The woman's pain and confusion
swept over me as I read her desperate plea, reminding me why I've dedicated
myself to trying to build bridges of understanding. Even though the
world has changed so much in recent years -- with gay celebrities everywhere,
with gay topics no longer taboo, with countless gay men and lesbians living
openly -- the journey to accepting oneself or a loved one as gay remains
terrifying for many people.
The hurting mother surely wants
to hear that she didn't somehow make her son gay. And, in fact, she
didn't. Sexual orientation appears to be fixed at a very early age,
probably largely or entirely before birth. Being gay is not a matter
of choice any more than being left-handed or have perfect pitch is chosen.
As the American Psychological Association explains, being homosexual is
simply a natural human variation that has occurred throughout history.
By reaching out to me, that Michigan
mom took the first step toward truly accepting her son. If she'll
next reach out -- even anonymously -- to PFLAG (Parents, Families and Friends
of Lesbians and Gays), she'll likely discover that what's now a source
of suffering can evolve into a source of pride, even joy. (Contact
PFLAG at 202-638-4200 orwww.pflag.org for information and local chapters.)
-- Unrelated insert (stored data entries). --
==> config.mk <==
export PLATFORM = sky130hd
export DESIGN_NAME = approx_mul_pipe
export DESIGN_NICKNAME = d
export VERILOG_FILES = /design/src/rtl/approx_mul_pipe.sv
export SDC_FILE = /design/constraint.sdc
export NUM_CORES = 1
export LEC_CHECK = 0
export CORE_MARGIN = 2
export CORE_UTILIZATION = 66
export CTS_CLUSTER_SIZE = 20
export DETAILED_ROUTE_END_ITERATION = 8
export PLACE_DENSITY = 0.84
export SETUP_SLACK_MARGIN = 0.05
export SYNTH_ARGS = -nofsm -noshare
export SYNTH_HDL_FRONTEND = slang
export SYNTH_SLANG_ARGS = --single-unit
==> constraint.sdc <==
create_clock -name clk -period 8.14 [get_ports clk]
set_input_delay 0.814 -clock clk [delete_from_list [all_inputs] [get_ports clk]]
set_output_delay 0.814 -clock clk [all_outputs]
set_load 0.03 [all_outputs]
==> src/rtl/approx_mul_pipe.sv <==
// Three-stage pipelined unsigned multiplier. Each group of four partial-product
// rows can be compressed with an approximate 4:2 cell in the low product columns.
module approx_mul_pipe #(
   parameter int WIDTH       = 8,
   parameter int APPROX_COLS = 8
) (
   input  logic               clk,
   input  logic               rst,
   input  logic               in_valid,
   output logic               in_ready,
   input  logic [WIDTH-1:0]   a,
   input  logic [WIDTH-1:0]   b,
   input  logic               approx_en,
   output logic               out_valid,
   input  logic               out_ready,
   output logic [2*WIDTH-1:0] product,
   output logic               out_approx
);
   localparam int PW = 2 * WIDTH;
   localparam int NG = WIDTH / 4;

   function automatic logic [PW-1:0] approx_mask();
      logic [PW-1:0] m;
      m = '0;
      for (int c = 0; c < PW; c++) m[c] = (c < APPROX_COLS);
      return m;
   endfunction

   localparam logic [PW-1:0] AMASK = approx_mask();

   logic                        v1_q, v2_q, v3_q;
   logic                        apx1_q, apx2_q, apx3_q;
   logic [WIDTH-1:0][WIDTH-1:0] pp_q, pp_d;
   logic [NG-1:0][PW-1:0]       grp_q, grp_d;
   logic [PW-1:0]               sum_q, sum_d;
   logic                        adv1, adv2, adv3, fire_in;

   // A stage may load when it is empty or its contents move on this cycle.
   assign adv3     = ~v3_q | out_ready;
   assign adv2     = ~v2_q | adv3;
   assign adv1     = ~v1_q | adv2;
   assign in_ready = adv1 & ~rst;
   assign fire_in  = in_valid & in_ready;

   always_comb begin
      pp_d = '0;
      for (int i = 0; i < WIDTH; i++) pp_d[i] = a & {WIDTH{b[i]}};
   end

   for (genvar g = 0; g < NG; g++) begin : g_grp
      logic [3:0][PW-1:0] r;
      logic [PW-1:0]      s, cy, ex, ap;

      for (genvar m = 0; m < 4; m++) begin : g_row
         assign r[m] = {{(PW-WIDTH){1'b0}}, pp_q[4*g+m]} << (4*g+m);
      end

      assign s  = ((r[0] ^ r[1]) ^ (r[2] | r[3])) | (r[2] & r[3]);
      assign cy = ((r[0] ^ r[1]) & (r[2] | r[3])) | (r[0] & r[1]);
      assign ex = r[0] + r[1] + r[2] + r[3];
      // Columns outside the mask keep their four bits and are summed exactly.
      assign ap = (s & AMASK) + ((cy & AMASK) << 1)
                + (r[0] & ~AMASK) + (r[1] & ~AMASK)
                + (r[2] & ~AMASK) + (r[3] & ~AMASK);
      assign grp_d[g] = apx1_q ? ap : ex;
   end

   always_comb begin
      sum_d = '0;
      for (int g = 0; g < NG; g++) sum_d = sum_d + grp_q[g];
   end

   always_ff @(posedge clk or posedge rst) begin
      if (rst) begin
         v1_q   <= 1'b0;
         v2_q   <= 1'b0;
         v3_q   <= 1'b0;
         apx1_q <= 1'b0;
         apx2_q <= 1'b0;
         apx3_q <= 1'b0;
         pp_q   <= '0;
         grp_q  <= '0;
         sum_q  <= '0;
      end else begin
         if (adv1) begin
            v1_q <= fire_in;
            if (fire_in) begin
               pp_q   <= pp_d;
               apx1_q <= approx_en;
            end
         end
         if (adv2) begin
            v2_q <= v1_q;
            if (v1_q) begin
               grp_q  <= grp_d;
               apx2_q <= apx1_q;
            end
         end
         if (adv3) begin
            v3_q <= v2_q;
            if (v2_q) begin
               sum_q  <= sum_d;
               apx3_q <= apx2_q;
            end
         end
      end
   end

   assign out_valid  = v3_q;
   assign product    = sum_q;
   assign out_approx = apx3_q;

endmodule
File: src/rtl/vram_pkg.sv
// rtl/vram_pkg.sv - shared framebuffer constants, grant/FSM types and display address helper
package vram_pkg;
  localparam int FB_W    = 160;
  localparam int FB_H    = 120;
  localparam int FB_SIZE = FB_W * FB_H;
  localparam int VRAM_AW = 15;

  typedef enum logic [1:0] {IDLE, ISSUE, WAIT, ACK} cpu_st_t;
  typedef enum logic [1:0] {GNT_NONE, GNT_DISP, GNT_CPU, GNT_CLR} gnt_t;

  function automatic logic [VRAM_AW-1:0] disp_addr(input logic [6:0] row, input logic [7:0] col);
    return VRAM_AW'(row) * VRAM_AW'(FB_W) + VRAM_AW'(col);
  endfunction
endpackage
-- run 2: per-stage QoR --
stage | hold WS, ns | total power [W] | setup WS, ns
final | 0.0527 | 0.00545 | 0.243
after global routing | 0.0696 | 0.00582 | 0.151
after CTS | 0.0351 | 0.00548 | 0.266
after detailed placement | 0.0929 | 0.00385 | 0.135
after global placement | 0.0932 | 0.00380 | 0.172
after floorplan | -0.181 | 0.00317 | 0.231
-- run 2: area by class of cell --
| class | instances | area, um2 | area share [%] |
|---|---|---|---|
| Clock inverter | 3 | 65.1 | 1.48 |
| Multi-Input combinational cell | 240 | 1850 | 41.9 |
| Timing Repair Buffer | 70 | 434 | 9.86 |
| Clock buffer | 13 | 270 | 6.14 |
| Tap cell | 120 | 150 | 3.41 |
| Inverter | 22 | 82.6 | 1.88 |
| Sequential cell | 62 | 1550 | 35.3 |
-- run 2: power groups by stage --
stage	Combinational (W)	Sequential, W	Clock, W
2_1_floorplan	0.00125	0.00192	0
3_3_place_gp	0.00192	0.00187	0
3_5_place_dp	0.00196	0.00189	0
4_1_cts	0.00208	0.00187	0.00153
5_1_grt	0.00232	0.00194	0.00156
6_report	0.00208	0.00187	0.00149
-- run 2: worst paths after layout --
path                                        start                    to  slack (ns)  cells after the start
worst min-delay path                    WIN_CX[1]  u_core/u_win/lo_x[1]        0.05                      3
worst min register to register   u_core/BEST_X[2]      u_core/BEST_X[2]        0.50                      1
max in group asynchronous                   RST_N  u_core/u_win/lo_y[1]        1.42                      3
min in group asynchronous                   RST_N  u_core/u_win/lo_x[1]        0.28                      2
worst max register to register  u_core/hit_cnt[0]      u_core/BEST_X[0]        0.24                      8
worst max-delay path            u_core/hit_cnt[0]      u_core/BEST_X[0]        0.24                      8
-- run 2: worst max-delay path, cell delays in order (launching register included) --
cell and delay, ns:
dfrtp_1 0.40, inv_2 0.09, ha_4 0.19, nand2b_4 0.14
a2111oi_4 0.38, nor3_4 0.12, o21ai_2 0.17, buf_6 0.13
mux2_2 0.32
$ cat src/rtl/cla_seq_wide_adder.sv
// rtl/cla_seq_wide_adder.sv - multi-cycle wide adder, one CHUNK_WIDTH carry-lookahead slice per cycle
// Carry is registered between chunks so only one narrow CLA is built regardless of DATA_WIDTH.

module cla_parametric #(
  parameter int W = 32
) (
  input  logic [W-1:0] a,
  input  logic [W-1:0] b,
  input  logic         cin,
  output logic [W-1:0] sum,
  output logic         cout
);
  logic [W-1:0] w_g;
  logic [W-1:0] w_p;
  logic [W:0]   w_c;

  assign w_g = a & b;
  assign w_p = a ^ b;

  always_comb begin
    w_c    = '0;
    w_c[0] = cin;
    for (int i = 0; i < W; i++) begin
      w_c[i+1] = w_g[i] | (w_p[i] & w_c[i]);
    end
  end

  assign sum  = w_p ^ w_c[W-1:0];
  assign cout = w_c[W];
endmodule

module cla_seq_wide_adder #(
  parameter int DATA_WIDTH  = 128,
  parameter int CHUNK_WIDTH = 32
) (
  input  logic                  clk,
  input  logic                  rst,
  input  logic                  in_valid,
  output logic                  in_ready,
  input  logic [DATA_WIDTH-1:0] a,
  input  logic [DATA_WIDTH-1:0] b,
  input  logic                  cin,
  output logic                  out_valid,
  input  logic                  out_ready,
  output logic [DATA_WIDTH-1:0] sum,
  output logic                  cout,
  output logic                  busy
);
  localparam int NUM_CHUNKS = (DATA_WIDTH + CHUNK_WIDTH - 1) / CHUNK_WIDTH;
  localparam int W_LAST     = DATA_WIDTH - (NUM_CHUNKS - 1) * CHUNK_WIDTH;
  localparam int PAD_W      = NUM_CHUNKS * CHUNK_WIDTH;
  localparam int IDX_W      = (NUM_CHUNKS > 1) ? $clog2(NUM_CHUNKS) : 1;
  localparam logic [IDX_W-1:0] LAST_IDX = IDX_W'(NUM_CHUNKS - 1);

  typedef enum logic [1:0] {S_IDLE, S_ADD, S_DONE} state_t;

  state_t                  r_state;
  state_t                  w_next;
  logic [IDX_W-1:0]        r_idx;
  logic                    r_carry;
  logic [PAD_W-1:0]        r_op_a;
  logic [PAD_W-1:0]        r_op_b;
  logic [DATA_WIDTH-1:0]   r_sum;
  logic                    r_cout;

  logic                    w_accept;
  int                      w_base;
  logic [CHUNK_WIDTH-1:0]  w_chunk_a;
  logic [CHUNK_WIDTH-1:0]  w_chunk_b;
  logic [CHUNK_WIDTH-1:0]  w_add_sum;
  logic                    w_add_cout;
  logic                    w_top_cout;

  assign w_accept  = in_valid && in_ready;
  assign w_base    = int'(r_idx) * CHUNK_WIDTH;
  // Operand registers are zero-padded to a whole number of chunks, so the top slice is padded for free.
  assign w_chunk_a = r_op_a[w_base +: CHUNK_WIDTH];
  assign w_chunk_b = r_op_b[w_base +: CHUNK_WIDTH];

  cla_parametric #(.W(CHUNK_WIDTH)) u_cla (
    .a    (w_chunk_a),
    .b    (w_chunk_b),
    .cin  (r_carry),
    .sum  (w_add_sum),
    .cout (w_add_cout)
  );

  generate
    if (W_LAST < CHUNK_WIDTH) begin : g_short_top
      assign w_top_cout = w_add_sum[W_LAST];
    end else begin : g_full_top
      assign w_top_cout = w_add_cout;
    end
  endgenerate

  always_ff @(posedge clk or posedge rst) begin
    if (rst) begin
      r_state <= S_IDLE;
    end else begin
      r_state <= w_next;
    end
  end

  always_comb begin
    w_next    = r_state;
    in_ready  = 1'b0;
    out_valid = 1'b0;
    busy      = 1'b0;
    case (r_state)
      S_IDLE: begin
        in_ready = !rst;
        if (in_valid && !rst) w_next = S_ADD;
      end
      S_ADD: begin
        busy = 1'b1;
        if (r_idx == LAST_IDX) w_next = S_DONE;
      end
      S_DONE: begin
        busy      = 1'b1;
        out_valid = 1'b1;
        if (out_ready) w_next = S_IDLE;
      end
      default: w_next = S_IDLE;
    endcase
  end

  always_ff @(posedge clk or posedge rst) begin
    if (rst) begin
      r_idx   <= '0;
      r_carry <= 1'b0;
      r_op_a  <= '0;
      r_op_b  <= '0;
      r_sum   <= '0;
      r_cout  <= 1'b0;
    end else if (w_accept) begin
      r_op_a  <= PAD_W'(a);
      r_op_b  <= PAD_W'(b);
      r_carry <= cin;
      r_idx   <= '0;
    end else if (r_state == S_ADD) begin
      for (int j = 0; j < CHUNK_WIDTH; j++) begin
        if (w_base + j < DATA_WIDTH) r_sum[w_base + j] <= w_add_sum[j];
      end
      r_carry <= w_add_cout;
      if (r_idx == LAST_IDX) begin
        r_cout <= w_top_cout;
      end else begin
        r_idx <= r_idx + 1'b1;
      end
    end
  end

  assign sum  = r_sum;
  assign cout = r_cout;
endmodule
<file path="config.mk">
export PLATFORM = sky130hd
export DESIGN_NAME = char_draw_sequencer
export DESIGN_NICKNAME = d
export VERILOG_FILES = /design/src/rtl/char_draw_pkg.sv /design/src/rtl/sprite_scan_counter.sv /design/src/rtl/char_draw_sequencer.sv
export SDC_FILE = /design/constraint.sdc
export NUM_CORES = 1
export LEC_CHECK = 0
export BUFFER_PORTS_ARGS = -buffer_cell sky130_fd_sc_hd__buf_2
export CAP_MARGIN = 40
export CORE_MARGIN = 1
export CORE_UTILIZATION = 55
export DETAILED_ROUTE_END_ITERATION = 7
export GPL_TIMING_DRIVEN = 0
export PLACE_DENSITY = 0.83
export SYNTH_ARGS = -nofsm -noshare
export SYNTH_HDL_FRONTEND = slang
export SYNTH_SLANG_ARGS = --single-unit
</file>
<file path="constraint.sdc">
create_clock -name Clock -period 3.7 [get_ports Clock]
set_clock_uncertainty 0.05 [all_clocks]
set_input_delay 0.74 -clock Clock [delete_from_list [all_inputs] [get_ports Clock]]
set_output_delay 0.74 -clock Clock [all_outputs]
set_load 0.02 [all_outputs]
</file>
--- config.mk ---
export PLATFORM = sky130hd
export DESIGN_NAME = ej5_bool_funcs
export DESIGN_NICKNAME = d
export VERILOG_FILES = /design/src/rtl/ej5_bool_funcs.sv
export SDC_FILE = /design/constraint.sdc
export NUM_CORES = 1
export LEC_CHECK = 0
export BUFFER_PORTS_ARGS = -buffer_cell sky130_fd_sc_hd__buf_4
export CORE_AREA = 2 2 39 41
export CTS_CLUSTER_DIAMETER = 150
export DETAILED_ROUTE_END_ITERATION = 7
export DIE_AREA = 0 0 41 43
export PLACE_DENSITY_LB_ADDON = 0.15
export SYNTH_ARGS = -nofsm -noshare
export SYNTH_HDL_FRONTEND = slang
export SYNTH_SLANG_ARGS = --single-unit
--- constraint.sdc ---
create_clock -name clk -period 0.8 [get_ports clk]
set_input_delay 0.04 -clock clk [delete_from_list [all_inputs] [get_ports clk]]
set_output_delay 0.04 -clock clk [all_outputs]
set_load 0.01 [all_outputs]
--- src/rtl/ej5_bool_funcs.sv ---
// ej5_bool_funcs: four fixed 3-input functions, as combinational SOP outputs
// and as NAND/NOR-only versions captured in flip-flops.
module ej5_bool_funcs (
    input  logic clk,
    input  logic reset,
    input  logic A,
    input  logic B,
    input  logic C,
    output logic f,
    output logic g,
    output logic h,
    output logic l,
    output logic fb,
    output logic gb,
    output logic hb,
    output logic lb
);
    function automatic logic nd(input logic a, input logic b);
        return ~(a & b);
    endfunction
    function automatic logic nr(input logic a, input logic b);
        return ~(a | b);
    endfunction
    function automatic logic xnd(input logic a, input logic b);
        logic t;
        t = nd(a, b);
        return nd(nd(a, t), nd(b, t));
    endfunction

    logic [3:0] bool_d, bool_q;
    logic       na, nb, nc;

    assign f = (A & B) | C;
    assign g = A ^ B ^ C;
    assign h = (A & B) | (A & C) | (B & C);
    assign l = (~A & ~B) | (A & C);

    // Gate-only forms: inverters are a NAND/NOR with both inputs tied together.
    always_comb begin
        na        = nd(A, A);
        nb        = nd(B, B);
        nc        = nd(C, C);
        bool_d[3] = nd(nd(A, B), nc);
        bool_d[2] = xnd(xnd(A, B), C);
        bool_d[1] = nd(nd(A, B), nd(C, nd(na, nb)));
        bool_d[0] = nr(nr(nr(A, B), nr(na, nc)), nr(nr(A, B), nr(na, nc)));
    end

    always_ff @(posedge clk or negedge reset) begin
        if (!reset) bool_q <= 4'b0000;
        else        bool_q <= bool_d;
    end

    assign {fb, gb, hb, lb} = bool_q;
endmodule

======== Word-level counts from Yosys, hierarchy flattened ========
Index checks and enable logic that the tools add are counted.
word-level totals
  register bits after elaboration ......... 4
  input port bits ......................... 5
  output and inout bits ................... 8
cells by class
  bitwise logic cells ..................... 40
operators with widths
  kind         number
  $not 1->1    17
  $and 1x1->1  14
  $or 1x1->1   7
  $xor 1x1->1  2

======== Depth between registers and ports, before layout ========
  depth in word-level cells ............... 12
  gate-level depth with buffers ........... 3

======== Worst setup path before layout ========
Ideal clock, no wire load.
  kind .................................... input to register
  start point ............................. input A
  end point ............................... register bool_q[2]
  library setup time ...................... 160 ps
  data arrival time ....................... 563 ps
  data required time ...................... 640 ps
  slack ................................... 77 ps
  stages .................................. 1
  buffers on the path ..................... 0
  cells stage by stage .................... fa_1
on the way
  longest elaborated chain between the ends .. 12
ends and longest elaborated chain
  element               RTL line  RTL
  from (decl)           6         input logic A,
  $and 1x1->1           19        return ~(a & b);
  $not 1->1             19
  $and 1x1->1           19
  $not 1->1             19
  $and 1x1->1 *         19
  $not 1->1 *           19
  $and 1x1->1           19
  $not 1->1             19
  $and 1x1->1           19
  $not 1->1             19
  $and 1x1->1 *         19
  $not 1->1 *           19
  to (signal assigned)  51        else bool_q <= bool_d;
  to (decl)             30        logic [3:0] bool_d, bool_q;
Every way passes the cells marked *; elsewhere a longest branch is shown, timed or not.

======== Worst setup path in the final report ========
  start point ............................. input C
  end point ............................... output g
on the way
  longest elaborated chain between the ends .. 1
ends and longest elaborated chain
  element      RTL line  RTL
  from (decl)  8         input logic C,
  $xor 1x1->1  34        assign g = A ^ B ^ C;
  to (decl)    10        output logic g,
No other way between the ends.

==> out/metrics.yaml <==
die_y_um: 43
largest_registers: "bool_q x4"
core.rowCount: 14
drt-pass1-iter-count: 1
routed-wl-met3_um: 40
max_slew.worst_pin.slew_ns: 0.0860
grt_remaining_overflow: 0
cts.path.max_buffers: 2
die_width_um: 41
insertedDiodeCount: 0
largest_reg_flops: 4
worst_setup_hold_path_clk_slew_ns: 0.03
met2_length_um: 165
detail_route.drc_violations: 0
netlist.area_leader.share_pct: 59.7
design.die.area_um2: 1760
layout.core_utilization_pct: 24.0
vdd.ir_drop.worst_uv: 446
drt-vias-per-instance: 3.16
place_inst: 40
cp_slowest_stage_delay_ns: 0.57
num_io_pins: 13
setup-tns-final_ns: -0.0501
yosysWarningCount: 0
worst_path_dominant_cell_family: "adder cells"
syn2layout_area_growth_pct: 97.8
maxUsedRoutingLayer: "met3"
synth_seq_area_share_pct: 59.7
fmax_mhz: 1180
power.leakage_nw: 0.172
postLayoutSetupSlackWorst_ns: -0.0501
gpl.final_weighted_congestion: 0.592
dpl_cell_area_um2: 285
numClockSinks: 4
worstSetupEndpointType: "output port"
grt_start_max_net_pins: 5
layout-drive-gt1-share_pct: 64.3
synthCells: 11
hold_viol: 0
drv.max_cap_violation_count: 0
timing.final.crit_share_pct: 106
clock_tree.root_cell: "clkbuf_4"
yosys_register_bits: 4
core_area_um2: 1380
worst-path-buf-inv: 2
path_max_fanout: 2
multi_input_comb_area_um2: 62.6
routedLengthMet1_um: 139
antenna_found_initial: 0
cts-buffers-inserted: 3
worstPathArrival_ns: 0.81
power_density_nw_per_um2: 1850
nature_of_the_critical_path_startpoint: "input pin"
vias: 139
post_synth_instance_area_um2: 168
fin_nets: 38
mostFrequentLayoutCells: "buf_4 (10), dfrtp_1 (4), clkbuf_4 (3), buf_6 (3)"
synth_cell_type_count: 6
rsz0062_at_grt: "yes"
min-delay-path-class: "input pin to register"
max_flop_register: "bool_q"
finalWirelength_um: 344
violations: "setup timing"
antenna_violating_nets_post_route: 0
most_common_library_cell_in_the_layout_ignoring_fill_and_taps: "buf_4"
post-route-cell-area_um2: 332
required_ns: 0.76
cts_htree_levels: 1
avgSynthCellArea_um2: 15.2
count_of_buffers_from_port_buffering: 12
grt_first_pass_wirelength_um: 489
worst_path_max_delay_cell: "fa_2"
report.final.setup_viol: 1
run_status: "finished with violations"
period_needed_ns: 0.850
count_of_pins_over_their_slew_limit: 0
final_cells: 44
n_fill_cell: 160
crit_top_cell: "buf_6"
wl_per_cell_um: 7.82
synth_nets: 19
grtUsageTotal_pct: 5.03
synth.top_cells.by_area: "dfrtp_1 (60%), ha_1 (15%), fa_1 (12%)"
floorplan.initialDensity_pct: 12.1
netlist.top_cell.by_area: "dfrtp_1"
critPathKind: "input pin to output port"
tritoncts_clock_tree: "yes"
timing.critical_path.cells: "buf_6, fa_2, buf_6"
worst_slew_margin_rel_pct: 94.3
detail_route.iter0.violations: 0
first_global_vias: 136
ff_latch_area_um2: 100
"I've seen parents crying their
hearts out and a year later marching in a gay-pride parade," says Robert
Bernstein, the father of a lesbian and author of Straight Parents/Gay Children.
Now That You Know by Betty Fairchild
and Nancy Hayward and Beyond Acceptance by Carolyn Griffin and Marian and
Arthur Wirth are also tremendous resources for parents who have just learned
that their 14- or 44-year-old child is gay.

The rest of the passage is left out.